Quite frankly, I'm tired of the finger-pointing. I just want it fixed so I can rid my life of repetitive, time-draining nuisances. Using our TalkBack feature below, feel free to chime in. If your suggestion winds up filling the last, vacant spot in the following Top 10 list (or bumps one of my peeves), I'll dig through my pile of unopened FedEx and UPS boxes and send you whatever trivial goodies I can find. And so without further ado, my Top 10 list of inexcusable technology failures that drive people batty:
Eight years ago, when I was in Europe, I watched with envy as my future in-law called directory assistance on his cell phone. The operator simply programmed my in-law's phone over the wireless network with the number of the restaurant he was trying to reach. How many times, in the U.S., have you called 411 a second time for the same person's or business's phone number? Enough said.
Speaking of phones, we're getting there too slowly. It's still taking too long for all landline phones to work the same way cell phones do. Specifically, I'm talking about the way you can edit the complete phone number you're about to dial before finally dialing. When I think about the number of times I've had to rekey a complete number into a landline phone (either on the first dial or redial), I feel embarrassed for the people who make them.
I get dozens of e-mails every day where the line-feed is inserted into the middle of a Web URL in a way that makes it impossible to go directly to that Web page with a single click. Instead, I have to cut and paste the URL in pieces from the e-mail into my Web browser. With really long URLs from shopping sites, this process makes me want to jump out a window. While we wait forever for the forced line-wrap problem to be eliminated from our lives, perhaps the people who make our e-mail systems can detect situations where URLs get chopped up. Please figure out a way to put them back together again. Part B to this problem covers the e-mails that have no text in their bodies and instead require you to open an attachment in order to read the e-mail message. Try opening that e-mail with a PDA or smart phone.
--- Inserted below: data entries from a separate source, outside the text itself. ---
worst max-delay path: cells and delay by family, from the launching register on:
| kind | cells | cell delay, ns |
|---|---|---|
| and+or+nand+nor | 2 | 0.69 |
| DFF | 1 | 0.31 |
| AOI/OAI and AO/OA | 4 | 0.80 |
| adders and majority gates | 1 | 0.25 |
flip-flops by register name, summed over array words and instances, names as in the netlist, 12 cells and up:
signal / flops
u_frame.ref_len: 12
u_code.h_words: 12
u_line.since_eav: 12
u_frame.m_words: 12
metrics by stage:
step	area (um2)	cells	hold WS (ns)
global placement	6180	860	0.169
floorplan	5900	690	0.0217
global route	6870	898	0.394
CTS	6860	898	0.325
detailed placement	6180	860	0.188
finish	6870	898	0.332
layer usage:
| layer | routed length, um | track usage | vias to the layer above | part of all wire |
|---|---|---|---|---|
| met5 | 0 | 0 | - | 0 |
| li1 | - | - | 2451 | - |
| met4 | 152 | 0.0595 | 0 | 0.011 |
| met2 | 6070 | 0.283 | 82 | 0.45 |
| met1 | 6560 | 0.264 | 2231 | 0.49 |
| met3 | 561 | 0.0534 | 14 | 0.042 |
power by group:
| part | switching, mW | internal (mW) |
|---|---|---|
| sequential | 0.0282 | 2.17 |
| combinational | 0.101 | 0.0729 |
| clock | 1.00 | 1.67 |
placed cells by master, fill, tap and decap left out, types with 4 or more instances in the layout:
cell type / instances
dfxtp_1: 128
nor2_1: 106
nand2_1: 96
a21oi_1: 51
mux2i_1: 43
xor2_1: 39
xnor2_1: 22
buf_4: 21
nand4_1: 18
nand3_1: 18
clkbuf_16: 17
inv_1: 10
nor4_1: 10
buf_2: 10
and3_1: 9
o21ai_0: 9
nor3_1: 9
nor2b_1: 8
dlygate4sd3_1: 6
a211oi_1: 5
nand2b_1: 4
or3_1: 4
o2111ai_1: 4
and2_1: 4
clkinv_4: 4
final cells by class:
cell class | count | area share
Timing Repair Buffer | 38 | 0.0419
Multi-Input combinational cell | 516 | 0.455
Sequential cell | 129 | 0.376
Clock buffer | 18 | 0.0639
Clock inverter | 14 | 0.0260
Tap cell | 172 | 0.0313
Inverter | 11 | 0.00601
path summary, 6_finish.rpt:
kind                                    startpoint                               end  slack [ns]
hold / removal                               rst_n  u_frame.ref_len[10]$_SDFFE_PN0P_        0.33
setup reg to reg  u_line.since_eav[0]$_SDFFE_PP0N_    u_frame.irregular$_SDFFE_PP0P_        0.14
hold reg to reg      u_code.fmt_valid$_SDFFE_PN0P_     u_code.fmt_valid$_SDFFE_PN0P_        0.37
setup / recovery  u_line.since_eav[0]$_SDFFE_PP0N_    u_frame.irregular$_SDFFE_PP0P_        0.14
[config.mk]
export PLATFORM = sky130hd
export DESIGN_NAME = lreq_encoder
export DESIGN_NICKNAME = d
export VERILOG_FILES = /design/src/rtl/lreq_pkg.sv /design/src/rtl/lreq_framer.sv /design/src/rtl/lreq_shifter.sv /design/src/rtl/lreq_encoder.sv
export SDC_FILE = /design/constraint.sdc
export NUM_CORES = 1
export LEC_CHECK = 0
export BUFFER_PORTS_ARGS = -buffer_cell sky130_fd_sc_hd__buf_4
export CAP_MARGIN = 20
export CORE_ASPECT_RATIO = 1.5
export CORE_MARGIN = 3
export CORE_UTILIZATION = 35
export CTS_BUF_LIST = sky130_fd_sc_hd__clkbuf_4 sky130_fd_sc_hd__clkbuf_8 sky130_fd_sc_hd__clkbuf_16
export DETAILED_ROUTE_END_ITERATION = 10
export HOLD_SLACK_MARGIN = 0.02
export SLEW_MARGIN = 20
export SYNTH_ARGS = -nofsm -noshare
export SYNTH_HDL_FRONTEND = slang
export SYNTH_HIERARCHICAL = 1
export SYNTH_SLANG_ARGS = --single-unit
[constraint.sdc]
create_clock -name clk -period 3.15 [get_ports clk]
set_input_delay 0.63 -clock clk [delete_from_list [all_inputs] [get_ports clk]]
set_output_delay 0.63 -clock clk [all_outputs]
set_load 0.02 [all_outputs]
[src/rtl/lreq_pkg.sv]
package lreq_pkg;
  localparam int KIND_W  = 3;
  localparam int SPEED_W = 3;
  localparam int ADDR_W  = 4;
  localparam int DATA_W  = 8;
  localparam int FRAME_W = 1 + KIND_W + ADDR_W + DATA_W + 1;
  localparam int LEN_W   = $clog2(FRAME_W + 1);

  typedef enum logic [KIND_W-1:0] {
    RQ_IMM   = 3'd0,
    RQ_ISO   = 3'd1,
    RQ_PRI   = 3'd2,
    RQ_FAIR  = 3'd3,
    RQ_RDREG = 3'd4,
    RQ_WRREG = 3'd5,
    RQ_ACCEL = 3'd6,
    RQ_RSVD  = 3'd7
  } rq_kind_e;

  function automatic logic kind_is_bus(input logic [KIND_W-1:0] k);
    return !k[KIND_W-1];
  endfunction

  // Number of bits on the line for one request
  function automatic logic [LEN_W-1:0] frame_len(input logic [KIND_W-1:0] k,
                                                 input logic [SPEED_W-1:0] spd);
    logic [LEN_W-1:0] n;
    case (rq_kind_e'(k))
      RQ_RDREG: n = LEN_W'(1 + KIND_W + ADDR_W + 1);
      RQ_WRREG: n = LEN_W'(FRAME_W);
      RQ_ACCEL: n = LEN_W'(1 + KIND_W + 1 + 1);
      RQ_RSVD:  n = '0;
      default:  n = spd[0] ? LEN_W'(1 + KIND_W + SPEED_W + 1)
                           : LEN_W'(1 + KIND_W + SPEED_W);
    endcase
    return n;
  endfunction

  // Stream packed with bit 0 of the line at the MSB; unused tail stays zero
  function automatic logic [FRAME_W-1:0] frame_bits(input logic [KIND_W-1:0] k,
                                                    input logic [SPEED_W-1:0] spd,
                                                    input logic [ADDR_W-1:0] adr,
                                                    input logic [DATA_W-1:0] dat,
                                                    input logic en);
    logic [FRAME_W-1:0] f;
    localparam int HI = FRAME_W - 1 - 1 - KIND_W;
    f = '0;
    f[FRAME_W-1] = 1'b1;
    f[FRAME_W-2 -: KIND_W] = k;
    case (rq_kind_e'(k))
      RQ_RDREG: f[HI -: ADDR_W] = adr;
      RQ_WRREG: begin
        f[HI -: ADDR_W] = adr;
        f[HI-ADDR_W -: DATA_W] = dat;
      end
      RQ_ACCEL: f[HI] = en;
      RQ_RSVD:  f = '0;
      default:  f[HI -: SPEED_W] = spd;
    endcase
    return f;
  endfunction
endpackage

[src/rtl/lreq_framer.sv]
module lreq_framer
  import lreq_pkg::*;
(
  input  logic [KIND_W-1:0]  kind,
  input  logic [SPEED_W-1:0] speed,
  input  logic [ADDR_W-1:0]  addr,
  input  logic [DATA_W-1:0]  wdata,
  input  logic               accel,
  output logic [FRAME_W-1:0] frame,
  output logic [LEN_W-1:0]   len,
  output logic               reserved
);
  always_comb begin
    frame    = frame_bits(kind, speed, addr, wdata, accel);
    len      = frame_len(kind, speed);
    reserved = (rq_kind_e'(kind) == RQ_RSVD);
  end
endmodule
$ cat src/rtl/card_lane_decoder.sv
module card_lane_decoder
    import card_lane_pkg::*;
#(
    parameter int ADDR_W  = 23,
    parameter int DEV_AW  = 18,
    parameter int NUM_DEV = 4,
    parameter int ATTR_AW = 12
) (
    input  logic               clk,
    input  logic               rst,
    input  logic               host_space_n,
    input  logic               host_ce_lo_n,
    input  logic               host_ce_hi_n,
    input  logic               host_oe_n,
    input  logic               host_we_n,
    input  logic               wp_on,
    input  logic [ADDR_W-1:0]  host_addr,
    output logic [NUM_DEV-1:0] even_cs_n,
    output logic [NUM_DEV-1:0] odd_cs_n,
    output logic [DEV_AW-1:0]  mem_addr,
    output logic               mem_oe_n,
    output logic               mem_we_n,
    output logic               attr_cs_n,
    output logic               attr_we_n,
    output logic [ATTR_AW-1:0] attr_addr,
    output logic               buf_lo_oe,
    output logic               buf_hi_oe,
    output logic               buf_lo_from_odd,
    output logic               buf_odd_from_lo
);

    lane_mode_e mode;
    lane_ctl_t  ctl;
    logic       rd, wr, wr_ok, common, acc;
    logic [NUM_DEV-1:0] even_d, odd_d;

    assign mode   = mode_of(host_ce_lo_n, host_ce_hi_n);
    assign rd     = is_read(mode, host_oe_n, host_we_n);
    assign wr     = is_write(mode, host_we_n);
    assign common = host_space_n;

    card_lane_steer u_steer (
        .mode   (mode),
        .a0     (host_addr[0]),
        .common (common),
        .rd     (rd),
        .wr     (wr),
        .wp     (wp_on),
        .ctl    (ctl),
        .wr_ok  (wr_ok)
    );

    assign acc = rd || wr_ok;

    card_bank_sel #(
        .ADDR_W  (ADDR_W),
        .DEV_AW  (DEV_AW),
        .NUM_DEV (NUM_DEV)
    ) u_bank (
        .addr    (host_addr),
        .en_even (common && acc && ctl.even_sel),
        .en_odd  (common && acc && ctl.odd_sel),
        .even_n  (even_d),
        .odd_n   (odd_d)
    );

    always_ff @(posedge clk) begin
        if (rst) begin
            even_cs_n       <= '1;
            odd_cs_n        <= '1;
            mem_addr        <= '0;
            mem_oe_n        <= 1'b1;
            mem_we_n        <= 1'b1;
            attr_cs_n       <= 1'b1;
            attr_we_n       <= 1'b1;
            attr_addr       <= '0;
            buf_lo_oe       <= 1'b0;
            buf_hi_oe       <= 1'b0;
            buf_lo_from_odd <= 1'b0;
            buf_odd_from_lo <= 1'b0;
        end else begin
            even_cs_n       <= even_d;
            odd_cs_n        <= odd_d;
            mem_addr        <= host_addr[DEV_AW:1];
            mem_oe_n        <= !(common && rd);
            mem_we_n        <= !(common && wr_ok);
            attr_cs_n       <= !(!common && acc && ctl.even_sel);
            attr_we_n       <= !(!common && wr_ok && ctl.even_sel);
            attr_addr       <= host_addr[ATTR_AW:1];
            buf_lo_oe       <= ctl.lo_oe;
            buf_hi_oe       <= ctl.hi_oe;
            buf_lo_from_odd <= ctl.lo_from_odd;
            buf_odd_from_lo <= ctl.odd_from_lo;
        end
    end

    // standby leaves everything quiet one cycle later
    a_r6_standby_quiet: assert property (@(posedge clk) disable iff (rst)
        $past(host_ce_lo_n && host_ce_hi_n) |->
            (&even_cs_n) && (&odd_cs_n) && attr_cs_n && !buf_lo_oe && !buf_hi_oe);

    // a lane drives toward the host only after a genuine read strobe
    a_r7_lane_needs_read: assert property (@(posedge clk) disable iff (rst)
        (buf_lo_oe || buf_hi_oe) |->
            $past(!host_oe_n && host_we_n && !(host_ce_lo_n && host_ce_hi_n)));

    // attribute and common selects never coexist
    a_r8_space_exclusive: assert property (@(posedge clk) disable iff (rst)
        !attr_cs_n |-> (&even_cs_n) && (&odd_cs_n) && mem_oe_n && mem_we_n);

    // attribute write strobe only when the even byte was addressed
    a_r9_attr_even_only: assert property (@(posedge clk) disable iff (rst)
        !attr_we_n |-> $past(!host_ce_lo_n && (!host_ce_hi_n || !host_addr[0])));

    // protection blocks every write strobe
    a_r10_wp_blocks_write: assert property (@(posedge clk) disable iff (rst)
        $past(wp_on) |-> mem_we_n && attr_we_n);

    // at most one device per bank
    a_r11_one_device: assert property (@(posedge clk) disable iff (rst)
        $onehot0(~even_cs_n) && $onehot0(~odd_cs_n));

endmodule
$ cat src/rtl/rxq_ring.sv
`timescale 1ns/1ps
module rxq_ring #(
    parameter int DEPTH = 16,
    parameter int DW    = 8
) (
    input  logic                         clk,
    input  logic                         rst_n,
    input  logic                         flush,
    input  logic                         push,
    input  logic [DW-1:0]                din,
    input  logic                         pop,
    output logic                         push_ok,
    output logic [DW-1:0]                dout,
    output logic [$clog2(DEPTH+1)-1:0]   count,
    output logic                         full,
    output logic                         empty
);
    localparam int AW = (DEPTH > 1) ? $clog2(DEPTH) : 1;
    localparam int CW = $clog2(DEPTH+1);

    typedef struct packed {
        logic [AW-1:0] wp;
        logic [AW-1:0] rp;
        logic [CW-1:0] cnt;
    } ring_t;

    ring_t st_d, st_q;
    logic [DW-1:0] mem_q [DEPTH];
    logic pop_ok;

    function automatic logic [AW-1:0] step_ptr(input logic [AW-1:0] p);
        return (p == AW'(DEPTH-1)) ? '0 : p + AW'(1);
    endfunction

    assign full  = (st_q.cnt == CW'(DEPTH));
    assign empty = (st_q.cnt == '0);
    assign count = st_q.cnt;
    assign dout  = mem_q[st_q.rp];

    always_comb begin
        pop_ok  = pop && !empty && !flush;
        push_ok = push && !flush && (!full || pop_ok);
        st_d    = st_q;
        if (flush) begin
            st_d = '0;
        end else begin
            if (push_ok) st_d.wp = step_ptr(st_q.wp);
            if (pop_ok)  st_d.rp = step_ptr(st_q.rp);
            if (push_ok && !pop_ok)      st_d.cnt = st_q.cnt + CW'(1);
            else if (pop_ok && !push_ok) st_d.cnt = st_q.cnt - CW'(1);
        end
    end

    always_ff @(posedge clk or negedge rst_n) begin
        if (!rst_n) st_q <= '0;
        else        st_q <= st_d;
    end

    always_ff @(posedge clk) begin
        if (push_ok) mem_q[st_q.wp] <= din;
    end

    // the level never exceeds capacity
    a_r2_count_bound: assert property (@(posedge clk) disable iff (!rst_n)
        st_q.cnt <= CW'(DEPTH));

    // a store attempt on a full ring with no read leaves it full
    a_r4_full_drop: assert property (@(posedge clk) disable iff (!rst_n)
        (push && full && !pop && !flush) |=> full);

    // a simultaneous store and read keep the level
    a_r13_simul_level: assert property (@(posedge clk) disable iff (!rst_n)
        (push && pop && !empty && !flush) |=> $stable(st_q.cnt));

endmodule
==> src/rtl/tt_pkg.sv <==
package tt_pkg;
  localparam int unsigned SRC_N   = 4;  // interrupt, data type, overflow, memory data
  localparam int unsigned CAUSE_W = 3;

  typedef enum logic [CAUSE_W-1:0] {
    CZ_NONE  = 3'd0,
    CZ_IRQ   = 3'd1,
    CZ_DTYPE = 3'd2,
    CZ_OVF   = 3'd3,
    CZ_MDATA = 3'd4,
    CZ_TRACE = 3'd5
  } cause_e;
endpackage

==> src/rtl/tt_prio.sv <==
module tt_prio #(
  parameter int unsigned N  = 4,
  parameter int unsigned CW = 3
) (
  input  logic [N-1:0]  req,
  output logic          any,
  output logic [N-1:0]  grant,
  output logic [CW-1:0] code
);
  // lower index wins; blocked[i] is set when any lower index requests
  logic [N:0] blocked;
  assign blocked[0] = 1'b0;

  genvar g;
  generate
    for (g = 0; g < N; g++) begin : g_chain
      assign blocked[g+1] = blocked[g] | req[g];
      assign grant[g]     = req[g] & ~blocked[g];
    end
  endgenerate

  assign any = blocked[N];

  always_comb begin
    code = '0;
    for (int i = 0; i < N; i++) begin
      if (grant[i]) code = CW'(i + 1);
    end
  end

  // exactly one grant whenever something requests
  always_comb begin
    a_r7_one_grant: assert (any ? $onehot(grant) : (grant == '0));
  end
endmodule

==> src/rtl/tt_pend.sv <==
module tt_pend #(
  parameter int unsigned N = 4
) (
  input  logic         clk,
  input  logic         rst_n,
  input  logic         capture,
  input  logic [N-1:0] merged,
  input  logic [N-1:0] grant,
  output logic [N-1:0] held
);
  always_ff @(posedge clk) begin
    if (!rst_n)       held <= '0;
    else if (capture) held <= merged & ~grant;
  end

  // the pending set only changes on an accepted commit
  a_r11_hold_idle: assert property (@(posedge clk) disable iff (!rst_n)
    !capture |=> $stable(held));
  // the cause granted at a commit is not also kept
  a_r8_no_regrant: assert property (@(posedge clk) disable iff (!rst_n)
    capture |=> ((held & $past(grant)) == '0));
endmodule

==> src/rtl/tt_seq.sv <==
module tt_seq (
  input  logic clk,
  input  logic rst_n,
  input  logic ret,
  input  logic trace_en,
  input  logic commit_ok,
  input  logic ord_hit,
  output logic trace_fire
);
  logic armed;  // returned-to instruction not yet committed
  logic due;    // next commit raises the trace trap

  assign trace_fire = commit_ok & due & ~ord_hit;

  always_ff @(posedge clk) begin
    if (!rst_n) begin
      armed <= 1'b0;
      due   <= 1'b0;
    end else if (ret) begin
      armed <= trace_en;
      due   <= 1'b0;
    end else if (commit_ok) begin
      if (ord_hit) begin
        armed <= 1'b0;
        due   <= 1'b0;
      end else begin
        due   <= armed;
        armed <= 1'b0;
      end
    end
  end

  a_r3_exclusive: assert property (@(posedge clk) disable iff (!rst_n)
    !(armed && due));
  // any ordinary trap clears all trace state
  a_r5_cancel: assert property (@(posedge clk) disable iff (!rst_n)
    (commit_ok && ord_hit) |=> (!armed && !due));
  a_r4_single: assert property (@(posedge clk) disable iff (!rst_n)
    (due && commit_ok) |=> !due);
  a_r2_arm: assert property (@(posedge clk) disable iff (!rst_n)
    (ret && !trace_en) |=> (!armed && !due));
endmodule

==> src/rtl/trace_trap_unit.sv <==
module trace_trap_unit
  import tt_pkg::*;
(
  input  logic                clk,
  input  logic                rst_n,
  input  logic                ret_strobe,
  input  logic                ret_trace_en,
  input  logic                commit,
  input  logic                irq_pending,
  input  logic                req_dtype,
  input  logic                req_ovf,
  input  logic                req_mdata,
  output logic                trap_take,
  output logic [CAUSE_W-1:0]  trap_cause
);
  logic               commit_ok;
  logic [SRC_N-1:0]   live_req;
  logic [SRC_N-1:0]   held;
  logic [SRC_N-1:0]   merged;
  logic [SRC_N-1:0]   grant;
  logic               ord_any;
  logic [CAUSE_W-1:0] ord_code;
  logic               trace_fire;
  logic               take_d;
  logic [CAUSE_W-1:0] next_cause;

  assign commit_ok = commit & ~ret_strobe;               // return wins
  assign live_req  = {req_mdata, req_ovf, req_dtype, irq_pending};
  assign merged    = live_req | held;

  tt_prio #(.N(SRC_N), .CW(CAUSE_W)) u_prio (
    .req   (merged),
    .any   (ord_any),
    .grant (grant),
    .code  (ord_code)
  );

  tt_pend #(.N(SRC_N)) u_pend (
    .clk     (clk),
    .rst_n   (rst_n),
    .capture (commit_ok),
    .merged  (merged),
    .grant   (grant),
    .held    (held)
  );

  tt_seq u_seq (
    .clk        (clk),
    .rst_n      (rst_n),
    .ret        (ret_strobe),
    .trace_en   (ret_trace_en),
    .commit_ok  (commit_ok),
    .ord_hit    (ord_any),
    .trace_fire (trace_fire)
  );

  assign take_d     = commit_ok & (ord_any | trace_fire);
  assign next_cause = ord_any ? ord_code : CAUSE_W'(CZ_TRACE);

  always_ff @(posedge clk) begin
    if (!rst_n) begin
      trap_take  <= 1'b0;
      trap_cause <= CAUSE_W'(CZ_NONE);
    end else begin
      trap_take <= take_d;
      if (ret_strobe)  trap_cause <= CAUSE_W'(CZ_NONE);
      else if (take_d) trap_cause <= next_cause;
    end
  end

  a_r13_after_commit: assert property (@(posedge clk) disable iff (!rst_n)
    trap_take |-> $past(commit && !ret_strobe));
  a_r7_code_valid: assert property (@(posedge clk) disable iff (!rst_n)
    trap_take |-> (trap_cause != CAUSE_W'(CZ_NONE) && trap_cause <= CAUSE_W'(CZ_TRACE)));
  a_r10_hold: assert property (@(posedge clk) disable iff (!rst_n)
    (!take_d && !ret_strobe) |=> $stable(trap_cause));
  a_r12_ret_wins: assert property (@(posedge clk) disable iff (!rst_n)
    ret_strobe |=> (!trap_take && trap_cause == CAUSE_W'(CZ_NONE)));
endmodule
### src/rtl/spi_flag_ctrl.sv
module spi_flag_ctrl #(
  parameter int DATA_W = 8
) (
  input  logic              clk,
  input  logic              rst_n,
  input  logic              cpu_rd,
  input  logic              cpu_wr,
  input  logic [1:0]        cpu_sel,
  input  logic [DATA_W-1:0] cpu_wdata,
  output logic [DATA_W-1:0] cpu_rdata,
  input  logic              shift_done,
  input  logic [DATA_W-1:0] shift_rx,
  input  logic              busy,
  input  logic              fault_det,
  output logic              tx_load,
  output logic [DATA_W-1:0] tx_data,
  output logic              spi_en,
  output logic              spi_master,
  output logic              spi_ie,
  output logic              irq
);
  localparam logic [1:0] SEL_CTRL = 2'd0, SEL_STAT = 2'd1, SEL_DATA = 2'd2;

  logic [DATA_W-1:0] rbuf;
  logic done_f, ovr_f, coll_f, fault_f;
  logic done_arm, coll_arm, fault_arm;

  wire stat_rd  = cpu_rd && cpu_sel == SEL_STAT;
  wire data_rd  = cpu_rd && cpu_sel == SEL_DATA;
  wire data_wr  = cpu_wr && cpu_sel == SEL_DATA;
  wire ctrl_wr  = cpu_wr && cpu_sel == SEL_CTRL;
  wire done_clr = data_rd && done_arm;
  wire ovr_hit  = shift_done && done_f && !done_clr;
  wire coll_hit = data_wr && busy;
  wire coll_clr = (data_rd || data_wr) && coll_arm;
  wire fault_hit = fault_det && spi_master;

  assign tx_load = data_wr && !busy;
  assign tx_data = cpu_wdata;
  assign irq     = spi_ie && (done_f || ovr_f || fault_f);

  always_comb begin
    cpu_rdata = '0;
    case (cpu_sel)
      SEL_CTRL: cpu_rdata[2:0] = {spi_ie, spi_master, spi_en};
      SEL_STAT: cpu_rdata[3:0] = {fault_f, coll_f, ovr_f, done_f};
      SEL_DATA: cpu_rdata = rbuf;
      default:  cpu_rdata = '0;
    endcase
  end

  always_ff @(posedge clk) begin
    if (!rst_n) begin
      rbuf <= '0;
      done_f <= 1'b0; ovr_f <= 1'b0; coll_f <= 1'b0; fault_f <= 1'b0;
      done_arm <= 1'b0; coll_arm <= 1'b0; fault_arm <= 1'b0;
      spi_en <= 1'b0; spi_master <= 1'b0; spi_ie <= 1'b0;
    end else begin
      if (shift_done && !ovr_hit) rbuf <= shift_rx;

      if (shift_done)    done_f <= 1'b1;
      else if (done_clr) done_f <= 1'b0;
      if (stat_rd)       done_arm <= done_f;
      else if (data_rd)  done_arm <= 1'b0;

      if (ovr_hit)       ovr_f <= 1'b1;
      else if (stat_rd)  ovr_f <= 1'b0;

      if (coll_hit)      coll_f <= 1'b1;
      else if (coll_clr) coll_f <= 1'b0;
      if (stat_rd)                  coll_arm <= coll_f;
      else if (data_rd || data_wr)  coll_arm <= 1'b0;

      if (ctrl_wr) spi_ie <= cpu_wdata[2];

      if (fault_hit) begin
        fault_f <= 1'b1;
        fault_arm <= 1'b0;
        spi_en <= 1'b0;
        spi_master <= 1'b0;
      end else begin
        if (stat_rd)      fault_arm <= fault_f;
        else if (ctrl_wr) fault_arm <= 1'b0;
        if (ctrl_wr) begin
          if (fault_f && !fault_arm) begin
            spi_en     <= spi_en && cpu_wdata[0];
            spi_master <= spi_master && cpu_wdata[1];
          end else begin
            spi_en     <= cpu_wdata[0];
            spi_master <= cpu_wdata[1];
          end
          if (fault_arm) fault_f <= 1'b0;
        end
      end
    end
  end

  assert_done_set_R2: assert property (@(posedge clk) disable iff (!rst_n)
    shift_done |=> done_f);
  assert_ovr_keeps_buf_R3: assert property (@(posedge clk) disable iff (!rst_n)
    (shift_done && done_f && !data_rd) |=> (ovr_f && $stable(rbuf)));
  assert_coll_flag_R5: assert property (@(posedge clk) disable iff (!rst_n)
    (data_wr && busy) |=> coll_f);
  assert_irq_no_coll_R7: assert property (@(posedge clk) disable iff (!rst_n)
    (!done_f && !ovr_f && !fault_f) |-> !irq);
  assert_fault_drops_R8: assert property (@(posedge clk) disable iff (!rst_n)
    (fault_det && spi_master) |=> (fault_f && !spi_en && !spi_master));
  assert_slave_no_fault_R9: assert property (@(posedge clk) disable iff (!rst_n)
    (!fault_f && !(fault_det && spi_master)) |=> !fault_f);
  assert_lock_R10: assert property (@(posedge clk) disable iff (!rst_n)
    (fault_f && !fault_arm && ctrl_wr) |=> ((!spi_en || $past(spi_en)) && (!spi_master || $past(spi_master))));
endmodule
`config.mk`:
```
export PLATFORM = sky130hd
export DESIGN_NAME = e1_crc4_monitor
export DESIGN_NICKNAME = d
export VERILOG_FILES = /design/src/rtl/e1crc_pkg.sv /design/src/rtl/e1crc_slot_decode.sv /design/src/rtl/e1crc_calc.sv /design/src/rtl/e1crc_err_acc.sv /design/src/rtl/e1_crc4_monitor.sv
export SDC_FILE = /design/constraint.sdc
export NUM_CORES = 1
export LEC_CHECK = 0
export BUFFER_PORTS_ARGS = -buffer_cell sky130_fd_sc_hd__buf_2
export CAP_MARGIN = 20
export CORE_MARGIN = 2
export CORE_UTILIZATION = 45
export DETAILED_ROUTE_END_ITERATION = 6
export PLACE_DENSITY = 0.69
export SYNTH_ARGS = -nofsm -noshare
export SYNTH_HDL_FRONTEND = slang
export SYNTH_SLANG_ARGS = --single-unit
```
`constraint.sdc`:
```
create_clock -name clk -period 2.1 [get_ports clk]
set_input_delay 0.42 -clock clk [delete_from_list [all_inputs] [get_ports clk]]
set_output_delay 0.42 -clock clk [all_outputs]
set_load 0.05 [all_outputs]
```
How many times have you received an appointment request from someone who doesn't share the same e-mail system? How many times have you had to cut and paste a bazillion times from the e-mail message to your calendar? OK, so there have been some proposals for calendaring standards, but for whatever reasons, they're not universally supported. Or maybe they're supported, but not "embraced," if you know what I mean. I don't care. Regular Expression text pattern recognition technology has been around for two decades, and what text patterns are more recognizable than dates and times? Sure, there are enough variations in date and time formats to throw a 10-year-old PERL programmer for a loop. But not an infinite one. With a halfway-decent software developer, a month's worth of free pizza and a couple of cases of Jolt Cola, most e-mail clients could be programmed to recognize 99 percent of the data that needs to be pushed into the new calendar item's fields. I'll take anything--anything!--over the way it works now.
In addition to appointment requests, there's another collection of data that invariably shows up in my e-mails that I wish would be handled a little bit more intelligently: contact info. So far, vCard has been a complete failure. Although most e-mail clients can handle it, hardly anyone actually uses it. Almost every e-mail I receive has all of a person's contact data (first name, last name, addresses (physical, e-mail, Web, IM, etc.), and phone numbers inconveniently placed at the end of their e-mail (where the signature goes). Not only should it be relatively easy to push all of this data into the right fields in my contact manager, I should be able to push it to any contact manager (and not necessarily the one my e-mail provider decides I should be using).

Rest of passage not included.